▶ [WORK TO BE COMPLETED] Please copy each line from the entries that contains the string "instances".

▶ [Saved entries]
$ cat src/rtl/lsu_pkg.sv
// Shared encodings for the load/store pipeline stage.
package lsu_pkg;

  // Upstream op codes; any code not listed here passes straight through.
  localparam logic [3:0] OpNop = 4'h0;
  localparam logic [3:0] OpLb  = 4'h1;
  localparam logic [3:0] OpLh  = 4'h2;
  localparam logic [3:0] OpLw  = 4'h3;
  localparam logic [3:0] OpLd  = 4'h4;
  localparam logic [3:0] OpLbu = 4'h5;
  localparam logic [3:0] OpLhu = 4'h6;
  localparam logic [3:0] OpLwu = 4'h7;
  localparam logic [3:0] OpSb  = 4'h8;
  localparam logic [3:0] OpSh  = 4'h9;
  localparam logic [3:0] OpSw  = 4'hA;
  localparam logic [3:0] OpSd  = 4'hB;

  // Exception causes reported on exc_cause_o.
  localparam logic [3:0] CauseLoadMisaligned  = 4'd4;
  localparam logic [3:0] CauseLoadFault       = 4'd5;
  localparam logic [3:0] CauseStoreMisaligned = 4'd6;
  localparam logic [3:0] CauseStoreFault      = 4'd7;

  typedef enum logic {
    StIdle,
    StBus
  } lsu_state_e;

  typedef enum logic [1:0] {
    SizeB,
    SizeH,
    SizeW,
    SizeD
  } lsu_size_e;

endpackage

$ cat src/rtl/lsu_align.sv
// Byte-lane steering: store byte enables / data replication, load lane extract and extend.
module lsu_align
  import lsu_pkg::*;
#(
  parameter int unsigned XLEN = 32,
  localparam int unsigned NB  = XLEN / 8,
  localparam int unsigned OW  = $clog2(NB)
) (
  input  lsu_size_e         st_size_i,
  input  logic [OW-1:0]     st_off_i,
  input  logic [XLEN-1:0]   st_data_i,
  output logic [NB-1:0]     st_be_o,
  output logic [XLEN-1:0]   st_data_o,
  input  lsu_size_e         ld_size_i,
  input  logic              ld_unsigned_i,
  input  logic [OW-1:0]     ld_off_i,
  input  logic [XLEN-1:0]   ld_rdata_i,
  output logic [XLEN-1:0]   ld_data_o
);

  logic [7:0]      size_mask;
  logic [XLEN-1:0] ld_shifted;

  // Store side: byte-enable mask at the offset, data replicated into every lane.
  always_comb begin
    st_data_o = '0;
    case (st_size_i)
      SizeB:   size_mask = 8'h01;
      SizeH:   size_mask = 8'h03;
      SizeW:   size_mask = 8'h0F;
      default: size_mask = 8'hFF;
    endcase
    st_be_o = NB'(size_mask << st_off_i);
    for (int i = 0; i < int'(NB); i++) begin
      case (st_size_i)
        SizeB:   st_data_o[8*i +: 8] = st_data_i[7:0];
        SizeH:   st_data_o[8*i +: 8] = st_data_i[8*(i%2) +: 8];
        SizeW:   st_data_o[8*i +: 8] = st_data_i[8*(i%4) +: 8];
        default: st_data_o[8*i +: 8] = st_data_i[8*i +: 8];
      endcase
    end
  end

  // Load side: shift the addressed lane down to bit 0, then sign- or zero-extend.
  always_comb begin
    ld_shifted = ld_rdata_i >> {ld_off_i, 3'b000};
    case (ld_size_i)
      SizeB: begin
        if (ld_unsigned_i) ld_data_o = XLEN'(ld_shifted[7:0]);
        else               ld_data_o = XLEN'($signed(ld_shifted[7:0]));
      end
      SizeH: begin
        if (ld_unsigned_i) ld_data_o = XLEN'(ld_shifted[15:0]);
        else               ld_data_o = XLEN'($signed(ld_shifted[15:0]));
      end
      SizeW: begin
        if (ld_unsigned_i) ld_data_o = XLEN'(ld_shifted[31:0]);
        else               ld_data_o = XLEN'($signed(ld_shifted[31:0]));
      end
      default: ld_data_o = ld_shifted;
    endcase
  end

endmodule

$ cat src/rtl/lsu_pipe.sv
// Single-outstanding load/store stage: issues one bus access, stalls upstream until it completes.
module lsu_pipe
  import lsu_pkg::*;
#(
  parameter int unsigned XLEN           = 32,
  parameter int unsigned ADDR_WIDTH     = 32,
  parameter int unsigned TIMEOUT_CYCLES = 255
) (
  input  logic                  clk_i,
  input  logic                  rst_ni,
  input  logic                  valid_i,
  input  logic [3:0]            mem_op_i,
  input  logic [ADDR_WIDTH-1:0] mem_addr_i,
  input  logic [XLEN-1:0]       mem_data_i,
  input  logic [4:0]            reg_waddr_i,
  input  logic                  reg_we_i,
  input  logic [XLEN-1:0]       reg_wdata_i,
  output logic                  stall_o,
  output logic                  bus_req_o,
  output logic                  bus_we_o,
  output logic [ADDR_WIDTH-1:0] bus_addr_o,
  output logic [XLEN/8-1:0]     bus_be_o,
  output logic [XLEN-1:0]       bus_wdata_o,
  input  logic                  bus_ack_i,
  input  logic                  bus_err_i,
  input  logic [XLEN-1:0]       bus_rdata_i,
  output logic                  valid_o,
  output logic [4:0]            reg_waddr_o,
  output logic                  reg_we_o,
  output logic [XLEN-1:0]       reg_wdata_o,
  output logic                  exc_o,
  output logic [3:0]            exc_cause_o
);

  localparam int unsigned NB = XLEN / 8;
  localparam int unsigned OW = $clog2(NB);

  lsu_state_e            state_q, state_d;
  logic [31:0]           cnt_q, cnt_d;
  logic                  valid_q, valid_d;
  logic                  exc_q, exc_d;
  logic [3:0]            cause_q, cause_d;
  logic [4:0]            waddr_q, waddr_d;
  logic                  we_q, we_d;
  logic [XLEN-1:0]       wdata_q, wdata_d;
  logic                  bus_we_q, bus_we_d;
  logic [ADDR_WIDTH-1:0] bus_addr_q, bus_addr_d;
  logic [NB-1:0]         bus_be_q, bus_be_d;
  logic [XLEN-1:0]       bus_wdata_q, bus_wdata_d;
  lsu_size_e             ld_size_q, ld_size_d;
  logic                  ld_uns_q, ld_uns_d;
  logic [OW-1:0]         ld_off_q, ld_off_d;
  logic                  is_ld_q, is_ld_d;
  logic                  pend_we_q, pend_we_d;

  logic                  is_ld, is_st, is_uns, misaligned;
  lsu_size_e             size;
  logic [OW-1:0]         off, align_mask;
  logic [NB-1:0]         st_be;
  logic [XLEN-1:0]       st_data, ld_data;

  assign off = mem_addr_i[OW-1:0];

  // Op decode; 64-bit-only ops fall through as plain writebacks on a 32-bit core.
  always_comb begin
    is_ld  = 1'b0;
    is_st  = 1'b0;
    is_uns = 1'b0;
    size   = SizeB;
    case (mem_op_i)
      OpLb:  is_ld = 1'b1;
      OpLh:  begin is_ld = 1'b1; size = SizeH; end
      OpLw:  begin is_ld = 1'b1; size = SizeW; end
      OpLd:  if (XLEN == 64) begin is_ld = 1'b1; size = SizeD; end
      OpLbu: begin is_ld = 1'b1; is_uns = 1'b1; end
      OpLhu: begin is_ld = 1'b1; is_uns = 1'b1; size = SizeH; end
      OpLwu: if (XLEN == 64) begin is_ld = 1'b1; is_uns = 1'b1; size = SizeW; end
      OpSb:  is_st = 1'b1;
      OpSh:  begin is_st = 1'b1; size = SizeH; end
      OpSw:  begin is_st = 1'b1; size = SizeW; end
      OpSd:  if (XLEN == 64) begin is_st = 1'b1; size = SizeD; end
      default: ;
    endcase
    align_mask = OW'((8'd1 << size) - 8'd1);
    misaligned = |(off & align_mask);
  end

  lsu_align #(
    .XLEN (XLEN)
  ) u_align (
    .st_size_i     (size),
    .st_off_i      (off),
    .st_data_i     (mem_data_i),
    .st_be_o       (st_be),
    .st_data_o     (st_data),
    .ld_size_i     (ld_size_q),
    .ld_unsigned_i (ld_uns_q),
    .ld_off_i      (ld_off_q),
    .ld_rdata_i    (bus_rdata_i),
    .ld_data_o     (ld_data)
  );

  // Next state: accept in IDLE, wait for ack/error/timeout in BUS.
  always_comb begin
    state_d     = state_q;
    cnt_d       = cnt_q;
    valid_d     = 1'b0;
    exc_d       = 1'b0;
    cause_d     = '0;
    we_d        = 1'b0;
    waddr_d     = waddr_q;
    wdata_d     = wdata_q;
    bus_we_d    = bus_we_q;
    bus_addr_d  = bus_addr_q;
    bus_be_d    = bus_be_q;
    bus_wdata_d = bus_wdata_q;
    ld_size_d   = ld_size_q;
    ld_uns_d    = ld_uns_q;
    ld_off_d    = ld_off_q;
    is_ld_d     = is_ld_q;
    pend_we_d   = pend_we_q;
    unique case (state_q)
      StIdle: begin
        if (valid_i) begin
          waddr_d = reg_waddr_i;
          if (is_ld || is_st) begin
            if (misaligned) begin
              valid_d = 1'b1;
              exc_d   = 1'b1;
              wdata_d = '0;
              cause_d = is_ld ? CauseLoadMisaligned : CauseStoreMisaligned;
            end else begin
              state_d     = StBus;
              cnt_d       = '0;
              bus_we_d    = is_st;
              bus_addr_d  = {mem_addr_i[ADDR_WIDTH-1:OW], {OW{1'b0}}};
              bus_be_d    = st_be;
              bus_wdata_d = st_data;
              ld_size_d   = size;
              ld_uns_d    = is_uns;
              ld_off_d    = off;
              is_ld_d     = is_ld;
              pend_we_d   = is_ld & reg_we_i;
            end
          end else begin
            valid_d = 1'b1;
            we_d    = reg_we_i;
            wdata_d = reg_wdata_i;
          end
        end
      end
      StBus: begin
        if (bus_ack_i) begin
          state_d = StIdle;
          valid_d = 1'b1;
          if (bus_err_i) begin
            exc_d   = 1'b1;
            wdata_d = '0;
            cause_d = is_ld_q ? CauseLoadFault : CauseStoreFault;
          end else begin
            we_d    = pend_we_q;
            wdata_d = is_ld_q ? ld_data : '0;
          end
        end else if (TIMEOUT_CYCLES != 0 && (cnt_q + 32'd1) == TIMEOUT_CYCLES) begin
          // No response in time: abandon the access and report it as an access fault.
          state_d = StIdle;
          valid_d = 1'b1;
          exc_d   = 1'b1;
          wdata_d = '0;
          cause_d = is_ld_q ? CauseLoadFault : CauseStoreFault;
        end else begin
          cnt_d = cnt_q + 32'd1;
        end
      end
      default: state_d = StIdle;
    endcase
  end

  // State and output registers; reset clears everything asynchronously.
  always_ff @(posedge clk_i or negedge rst_ni) begin
    if (!rst_ni) begin
      state_q     <= StIdle;
      cnt_q       <= '0;
      valid_q     <= 1'b0;
      exc_q       <= 1'b0;
      cause_q     <= '0;
      waddr_q     <= '0;
      we_q        <= 1'b0;
      wdata_q     <= '0;
      bus_we_q    <= 1'b0;
      bus_addr_q  <= '0;
      bus_be_q    <= '0;
      bus_wdata_q <= '0;
      ld_size_q   <= SizeB;
      ld_uns_q    <= 1'b0;
      ld_off_q    <= '0;
      is_ld_q     <= 1'b0;
      pend_we_q   <= 1'b0;
    end else begin
      state_q     <= state_d;
      cnt_q       <= cnt_d;
      valid_q     <= valid_d;
      exc_q       <= exc_d;
      cause_q     <= cause_d;
      waddr_q     <= waddr_d;
      we_q        <= we_d;
      wdata_q     <= wdata_d;
      bus_we_q    <= bus_we_d;
      bus_addr_q  <= bus_addr_d;
      bus_be_q    <= bus_be_d;
      bus_wdata_q <= bus_wdata_d;
      ld_size_q   <= ld_size_d;
      ld_uns_q    <= ld_uns_d;
      ld_off_q    <= ld_off_d;
      is_ld_q     <= is_ld_d;
      pend_we_q   <= pend_we_d;
    end
  end

  assign stall_o     = (state_q == StBus);
  assign bus_req_o   = (state_q == StBus);
  assign bus_we_o    = bus_we_q;
  assign bus_addr_o  = bus_addr_q;
  assign bus_be_o    = bus_be_q;
  assign bus_wdata_o = bus_wdata_q;
  assign valid_o     = valid_q;
  assign reg_waddr_o = waddr_q;
  assign reg_we_o    = we_q;
  assign reg_wdata_o = wdata_q;
  assign exc_o       = exc_q;
  assign exc_cause_o = cause_q;

endmodule

$ cat config.mk
export PLATFORM = sky130hd
export DESIGN_NAME = lsu_pipe
export DESIGN_NICKNAME = d
export VERILOG_FILES = /design/src/rtl/lsu_pkg.sv /design/src/rtl/lsu_align.sv /design/src/rtl/lsu_pipe.sv
export SDC_FILE = /design/constraint.sdc
export NUM_CORES = 1
export LEC_CHECK = 0
export ABC_AREA = 1
export CORE_ASPECT_RATIO = 2
export CORE_UTILIZATION = 43
export DETAILED_ROUTE_END_ITERATION = 8
export PLACE_DENSITY = 0.73
export SLEW_MARGIN = 5
export SYNTH_ARGS = -nofsm -noshare
export SYNTH_HDL_FRONTEND = slang
export SYNTH_SLANG_ARGS = --single-unit
$ cat constraint.sdc
create_clock -name clk_i -period 2.09 [get_ports clk_i]
set_clock_uncertainty 0.15 [all_clocks]
set_input_delay 0.3135 -clock clk_i [delete_from_list [all_inputs] [get_ports clk_i]]
set_output_delay 0.3135 -clock clk_i [all_outputs]
set_load 0.005 [all_outputs]
==> impl_metrics.toml <==
[run_status]
run_status = "finished with violations"
violations = "negative setup slack"

[critical_path]
crit_required_ns = 2.29
cp-start-kind = "flip-flop"
worstSetupPathType = "flip-flop to flip-flop"
crit_arrival_ns = 2.90
end_kind = "flip-flop"
cp_max_fo = 13

[floorplanning]
dieHeight_um = 199.2
rows = 71
start_util = 0.4418
die_x_um = 100.6
io_pins = 258
die_area_um2 = 20040
core_region_area_um2 = 18920

[global_route]
grt_pass1_vias = 9573
grt_util_all_layers = 0.3183
grt_pass1_wl_um = 48670
grt-ovfl-total = 0
antenna_found_initial = 0
grt_max_degree = 47

[power]
p_total_uw = 11430
p_leak_uw = 0.006344
swShare = 0.3158
pwr-share-seq = 0.350
power.share.clock = 0.284
p_comb_frac = 0.366
cellInternalPower_uw = 7817
power.density_nw_per_um2 = 851.6
p_switching_uw = 3608
vdd_drop_max_mv = 0.6943

[synthesis]
netlist.area_leader.share = 0.4460
postSynthCellCount = 1141
synth_compound_area_frac = 0.1075
synth_top_area_cell = "dfrtp_1"
synth.most_common_cell = "nand2_1"
ys_seq_area_frac = 0.4460
synth_top_family_by_area = "simple AND/OR/NAND/NOR gates"
syn_area_per_cell_um2 = 7.327
synth_cell_types = 38
synth_area_um2 = 8361
synth-simple-area-share = 0.3553
synth-xor-area-share = 0.006286
synth-seq-cells = 149
synthAdderAreaFrac = 0.002993
synth.area.top_cells = "dfrtp_1 (45%), nand2_1 (19%), nand4_1 (5.3%)"
ys_async_sr_fraction = 1.000
synth-main-ff-cell = "dfrtp_1"
yosys-mux-area-fraction = 0.008381
synth_common_cells = "nand2_1 (433), dfrtp_1 (149), nor2_1 (79)"
yosysWarnings = 0
synth_edf_count = 0

[drt]
drt_iter0_drc = 584
drtPass1Iterations = 5
route.detailed.drc = 0
postRouteAntennaNets = 0
wl_per_cell_um = 18.26
vias = 9716
avgViaCountPerCell = 5.452
routed_wl_um = 32540

[cts]
cts_tree = "yes"
cts.sinks = 149
clkTransAtPathRegs_ns = 0.06
clkLatencyLatePin_ns = 0.43
tritoncts.num_buffers = 17
htreeDepth = 4
cts.path.max_buffers = 2
cts_root_buffer = "clkbuf_16"

[layout]
drive_above_1_share = 0.1807
finalNetCount = 1662
area_delta_synth_final_pct = 60.46
n_antenna_cell = 0

[timing]
fmax_mhz = 369.6
slew_viol_final = 0
finalCriticalPeriod_ns = 2.705
hold_viol = 0
worst_pin_slew_ns = 0.5958
maxSlewHeadroom = 0.6022
tns_ns = -37.76
setup_violations = 69
worst_slack_ns = -0.6155
fin_crit_sh = 1.294
rsz0062_at_grt = "yes"

[min_path]
hold_class = "input pin to async pin"

[placed_design]
dp_hpwl_um = 22730
place_congestion = 0.9421
io_buffers = 254

[job]
cap_violations = 0
[worst paths after layout]
check	from	end	slack (ns)	cells after the start
worst max-delay path	cnt_q[1]	cnt_q[31]	-0.62	16
min in group clk_i	mem_addr_i[17]	bus_addr_o[17]	0.26	3
worst min-delay path	rst_ni	cnt_q[25]	0.22	2
worst max register to register	cnt_q[1]	cnt_q[31]	-0.62	16
max in group asynchronous	rst_ni	bus_addr_o[8]	0.91	3
worst min register to register	reg_waddr_o[3]	reg_waddr_o[3]	0.33	2
[sequential cells by signal, indices dropped and copies added (netlist names)]
register / count
bus_we_o: 1
reg_we_o: 1
bus_addr_o: 30
pend_we_q: 1
ld_off_q: 2
reg_waddr_o: 5
is_ld_q: 1
reg_wdata_o: 32
ld_uns_q: 1
bus_req_o: 1
cnt_q: 32
bus_be_o: 4
valid_o: 1
ld_size_q: 2
bus_wdata_o: 32
exc_cause_o: 3
[worst max-delay path, cell delays in order (launching register included)]
cell	delay (ns)
dfrtp_1	0.44
ha_4	0.19
nand2_4	0.07
nor2_4	0.16
buf_12	0.13
buf_6	0.10
nand4_1	0.09
nand2_1	0.10
nand2_1	0.06
nor2_1	0.13
nand3_2	0.11
nor2_4	0.15
nand3_4	0.18
nand2_8	0.16
nand2_4	0.09
buf_12	0.17
o21ai_1	0.14
[power by group through the flow]
stage                     combinational [uW]  sequential, uW  clock (uW)
after floorplan                         1550            4000           0
after global placement                  3930            3990           0
after detailed placement                3990            4010           0
after CTS                               4060            3980        3260
after global routing                    4530            4070        3380
final                                   4180            4000        3240
[final cells by class]
| cell class | instances | area, um^2 |
|---|---|---|
| Timing Repair Buffer | 424 | 4164 |
| Clock buffer | 19 | 442.9 |
| Fill cell | 1467 | 5507 |
| Inverter | 72 | 280.3 |
| Multi-Input combinational cell | 853 | 4322 |
| Clock inverter | 10 | 157.7 |
| Sequential cell | 149 | 3730 |
| Tap cell | 255 | 319.1 |
[per-stage QoR]
stage	instances	hold WS, ns	area [um^2]	utilization	setup slack (ns)
finish	1782	0.2212	13420	0.7090	-0.6155
global route	1782	0.2546	13420	0.7090	-0.7006
global placement	1725	0.09269	12160	0.6429	-0.6049
detailed placement	1725	0.09509	12160	0.6429	-0.7230
floorplan	1143	-0.1321	8399	-	-0.1959
CTS	1769	0.2250	13030	0.6886	-0.4834
[placed cells by master (no fill, tap or decap), types with 19 or more instances in the layout]
cell	synthesis	layout
nand2_1	433	418
o21ai_0	47	36
nor2_1	79	64
clkdlybuf4s50_1	0	251
clkbuf_16	0	19
a21oi_1	34	34
o21ai_1	25	26
nand4_1	71	71
dfrtp_1	149	148
nand3_1	77	75
inv_1	66	63
buf_4	6	139
[timing repair]
item,in CTS,in global routing
cloned,3,4
buffers inserted,12,9
resized for setup,31,65
pin swaps,18,24
endpoints found under the hold margin,33,0
hold buffers,1,0
endpoints found under the setup margin,133,133
[cells by family after synthesis]
logic type,after synthesis
buf+inv,142
flops,149
other cells,1
compound gates,150
xor+xnor,6
mux,7
fa+ha+maj,2
simple gates,684
[per-layer routing]
layer,track usage,wire length (um)
met1,0.3293,10640
met2,0.5649,17390
met3,0.07275,2209
met4,0.2115,2304
met5,0,0
Power figures use the tool's default switching activity.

▶ [ANSWER TO THIS EXERCISE]
| cell class | instances | area, um^2 |
stage	instances	hold WS, ns	area [um^2]	utilization	setup slack (ns)
[placed cells by master (no fill, tap or decap), types with 19 or more instances in the layout]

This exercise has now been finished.